**SOURCE DATA:**
This is an optimization exercise on Yosys and OpenROAD, whose aim is small area, a short achievable clock period and few clock cycles, not a production implementation. Function was checked by simulation only, so behaviour that the tests miss may differ from the original. Power figures rest on the tool's default switching activity, not on a simulated workload.

==> run a: inputs <==
==> flow/design.v <==
module alu (
    input  logic [3:0]  alusel,    
    input  logic        sub,
    input  logic [31:0] a, b,
    output logic [31:0] out,
    output logic        eq
);
logic [32:0] sum;
always_comb begin
    sum = {1'b0, a} + {1'b0, b ^ {32{sub}}} + {32'b0, sub};
    out = ({32{alusel[0]}} & sum[31:0])
        | ({32{alusel[1]}} & (a & b))
        | ({32{alusel[2]}} & (a | b))
        | ({32{alusel[3]}} & {31'b0, ~sum[32]});
    eq  = (a == b);
end
endmodule
module ALUcontrol (
    input  logic [31:0] instr,
    output logic [3:0]  alusel,
    output logic        sub
);
wire [5:0] op = instr[31:26];
wire [5:0] fn = instr[5:0];
always_comb begin
    alusel = 4'b0001;                
    sub    = 1'b0;
    if (op == 6'h00) begin
        case (fn)
            6'h20: alusel = 4'b0001;               
            6'h22: begin alusel = 4'b0001; sub = 1'b1; end  
            6'h25: alusel = 4'b0100;               
            6'h2A: begin alusel = 4'b1000; sub = 1'b1; end  
            default: alusel = 4'b0010;             
        endcase
    end
end
endmodule
module pc (
    input  logic [9:0] F,
    input  logic [9:0] offset,
    output logic [9:0] inc,
    output logic [9:0] tgt
);
always_comb begin
    inc = F + 10'd1;
    tgt = F + 10'd1 + offset;
end
endmodule
module instmem (
    input  logic        clk, rst,
    input  logic        load,       
    input  logic        squash,     
    input  logic [31:0] mem_data,
    output logic [31:0] inst,
    output logic        valid
);
always_ff @(posedge clk) begin
    if (rst)          valid <= 1'b0;
    else if (squash)  valid <= valid & ~load;
    else if (load)    valid <= 1'b1;
end
always_ff @(posedge clk) begin
    if (load) inst <= mem_data;
end
endmodule
module regmem (
    input  logic        clk, rst,
    input  logic [4:0]  R_reg1, R_reg2, W_reg,
    input  logic        regWrite,
    input  logic [31:0] W_data,
    output logic [31:0] R_data1, R_data2
);
logic [32*32-1:0] mem_array;
logic rst_q;
always_ff @(posedge clk) rst_q <= rst;
wire  [31:0] wd = rst_q ? 32'd0 : W_data;
genvar g;
generate
    for (g = 0; g < 32; g = g + 1) begin : regs
        wire en = rst_q | (regWrite && (W_reg == g));
        always_ff @(posedge clk) begin : RegMem
            if (en)
                mem_array[32*g +: 32] <= wd;
        end
    end
endgenerate
logic [31:0] sel1, sel2;
always_comb begin : RegRead
    sel1 = (32'd1 << R_reg1);
    sel2 = (32'd1 << R_reg2);
    R_data1 = 32'd0;
    R_data2 = 32'd0;
    for (int i = 0; i < 32; i++) begin
        R_data1 = R_data1 | ({32{sel1[i]}} & mem_array[32*i +: 32]);
        R_data2 = R_data2 | ({32{sel2[i]}} & mem_array[32*i +: 32]);
    end
end
endmodule
module datapath (
    input  logic        clk,rst,
    output logic [9:0]  imem_addr,
    input  logic [31:0] imem_data,
    output logic [9:0]  d_addr,
    output logic        d_wr,
    output logic [31:0] d_wdata,
    input  logic [31:0] d_rdata
);
logic [9:0]  F;
assign imem_addr = F;
logic [31:0] IR;
logic        id_v;
logic        id_we, id_lw, id_sw, id_beq, id_j, id_use_rs, id_use_rt, id_imm_b;
logic [3:0]  id_alusel;
logic        id_sub;
logic [4:0]  id_wa;
controlunit ControlUnit (
    .instr(IR),
    .we(id_we), .lw(id_lw), .sw(id_sw), .beq(id_beq), .j(id_j),
    .use_rs(id_use_rs), .use_rt(id_use_rt), .imm_b(id_imm_b),
    .wa(id_wa)
);
ALUcontrol ALUControl (
    .instr(IR),
    .alusel(id_alusel),
    .sub(id_sub)
);
wire [4:0]  rs = IR[25:21];
wire [4:0]  rt = IR[20:16];
wire [31:0] imm = {{16{IR[15]}}, IR[15:0]};
logic        m_we, m_lw;
logic [4:0]  m_wa;
logic [31:0] m_res;
wire  [31:0] m_wdata = m_lw ? d_rdata : m_res;
logic [31:0] rf_a, rf_b;
regmem Registers (
    .clk(clk), .rst(rst),
    .R_reg1(rs), .R_reg2(rt),
    .W_reg(m_wa), .regWrite(m_we), .W_data(m_wdata),
    .R_data1(rf_a), .R_data2(rf_b)
);
logic        ex_v, ex_we, ex_lw, ex_sw, ex_beq, ex_pred, ex_sub, ex_fa, ex_fb;
logic [3:0]  ex_alusel;
logic [4:0]  ex_wa;
logic [31:0] ex_a, ex_b;
logic [9:0]  ex_imm, ex_alt;
wire ex_wr  = ex_v & ex_we;
wire load_use = id_v & ex_v & ex_lw &
                ((id_use_rs & (ex_wa == rs)) | (id_use_rt & (ex_wa == rt)));
logic redirect;
logic id_fma, id_fmb;
logic [9:0] redirect_pc;
wire hold_id  = redirect & id_v & (id_beq | id_j);
wire stall    = load_use | hold_id;
wire        pred = id_beq & (IR[15] | (rs == rt));
logic [9:0] f_inc, f_tgt;
pc InstructionFetch (
    .F(F), .offset(IR[9:0]), .inc(f_inc), .tgt(f_tgt)
);
always_ff @(posedge clk) begin
    if (rst) F <= 10'd0;
    else if (redirect) F <= redirect_pc;
    else if (!stall) begin
        if (id_v & id_j)         F <= IR[9:0];
        else if (id_v & pred)    F <= f_tgt;
        else                     F <= f_inc;
    end
end
instmem InstructionMemory (
    .clk(clk), .rst(rst),
    .load(!stall), .squash(redirect),
    .mem_data(imem_data),
    .inst(IR), .valid(id_v)
);
always_ff @(posedge clk) begin
    if (rst) ex_v <= 1'b0;
    else     ex_v <= id_v & ~stall;
end
always_ff @(posedge clk) begin
    begin
        ex_we     <= id_we;
        ex_lw     <= id_lw;
        ex_sw     <= id_sw;
        ex_beq    <= id_beq;
        ex_pred   <= pred;
        ex_sub    <= id_sub;
        ex_alusel <= id_alusel;
        ex_wa     <= id_wa;
        ex_imm    <= IR[9:0];
        ex_alt    <= pred ? f_inc : f_tgt;
        ex_fa     <= ex_wr & (ex_wa == rs);
        ex_fb     <= ex_wr & (ex_wa == rt) & ~id_imm_b;
        ex_a      <= id_fma ? m_wdata : rf_a;
        ex_b      <= id_imm_b ? imm : (id_fmb ? m_wdata : rf_b);
    end
end
wire [4:0] nx_rs = imem_data[25:21];
wire [4:0] nx_rt = imem_data[20:16];
always_ff @(posedge clk) begin
    id_fma <= ex_wr & (stall ? (ex_wa == rs) : (ex_wa == nx_rs));
    id_fmb <= ex_wr & (stall ? (ex_wa == rt) : (ex_wa == nx_rt));
end
wire [31:0] opa = ex_fa ? m_res : ex_a;
wire [31:0] opb = ex_fb ? m_res : ex_b;
logic [31:0] alu_out;
logic        eq;
alu ALU (
    .alusel(ex_alusel), .sub(ex_sub),
    .a(opa), .b(opb),
    .out(alu_out), .eq(eq)
);
always_comb begin
    redirect    = ex_v & ex_beq & (eq ^ ex_pred);
    redirect_pc = ex_alt;
end
always_ff @(posedge clk) begin
    if (rst) begin
        m_we <= 1'b0;
        d_wr <= 1'b0;
    end else begin
        m_we <= ex_v & ex_we;
        d_wr <= ex_v & ex_sw;
    end
end
always_ff @(posedge clk) begin
    m_lw    <= ex_lw;
    m_wa    <= ex_wa;
    m_res   <= alu_out;
    d_addr  <= opa[9:0] + ex_imm;
    d_wdata <= opb;
end
endmodule
module controlunit (
    input  logic [31:0] instr,
    output logic        we,       
    output logic        lw, sw, beq, j,
    output logic        use_rs, use_rt,
    output logic        imm_b,    
    output logic [4:0]  wa
);
localparam logic [5:0] RType = 6'h00;
localparam logic [5:0] ADDI  = 6'h08;
localparam logic [5:0] LW    = 6'h23;
localparam logic [5:0] SW    = 6'h2B;
localparam logic [5:0] BEQ   = 6'h04;
localparam logic [5:0] JMP   = 6'h02;
wire [5:0] op = instr[31:26];
wire rtype = (op == RType);
wire addi  = (op == ADDI);
always_comb begin
    lw     = (op == LW);
    sw     = (op == SW);
    beq    = (op == BEQ);
    j      = (op == JMP);
    we     = rtype | addi | lw;
    use_rs = rtype | addi | lw | sw | beq;
    use_rt = rtype | sw | beq;
    imm_b  = addi;
    wa     = rtype ? instr[15:11] : instr[20:16];
end
endmodule
module mips (
    input  logic        clk,rst,
    output logic [9:0]  imem_addr,
    input  logic [31:0] imem_data,
    output logic [9:0]  d_addr,
    output logic        d_wr,
    output logic [31:0] d_wdata,
    input  logic [31:0] d_rdata
);
datapath Datapath(.*);
endmodule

**REQUIREMENT:** Every line above in which the word "valid" occurs is to be copied.

**YOUR SOLUTION:**
    output logic        valid
    if (rst)          valid <= 1'b0;
    else if (squash)  valid <= valid & ~load;
    else if (load)    valid <= 1'b1;
    .inst(IR), .valid(id_v)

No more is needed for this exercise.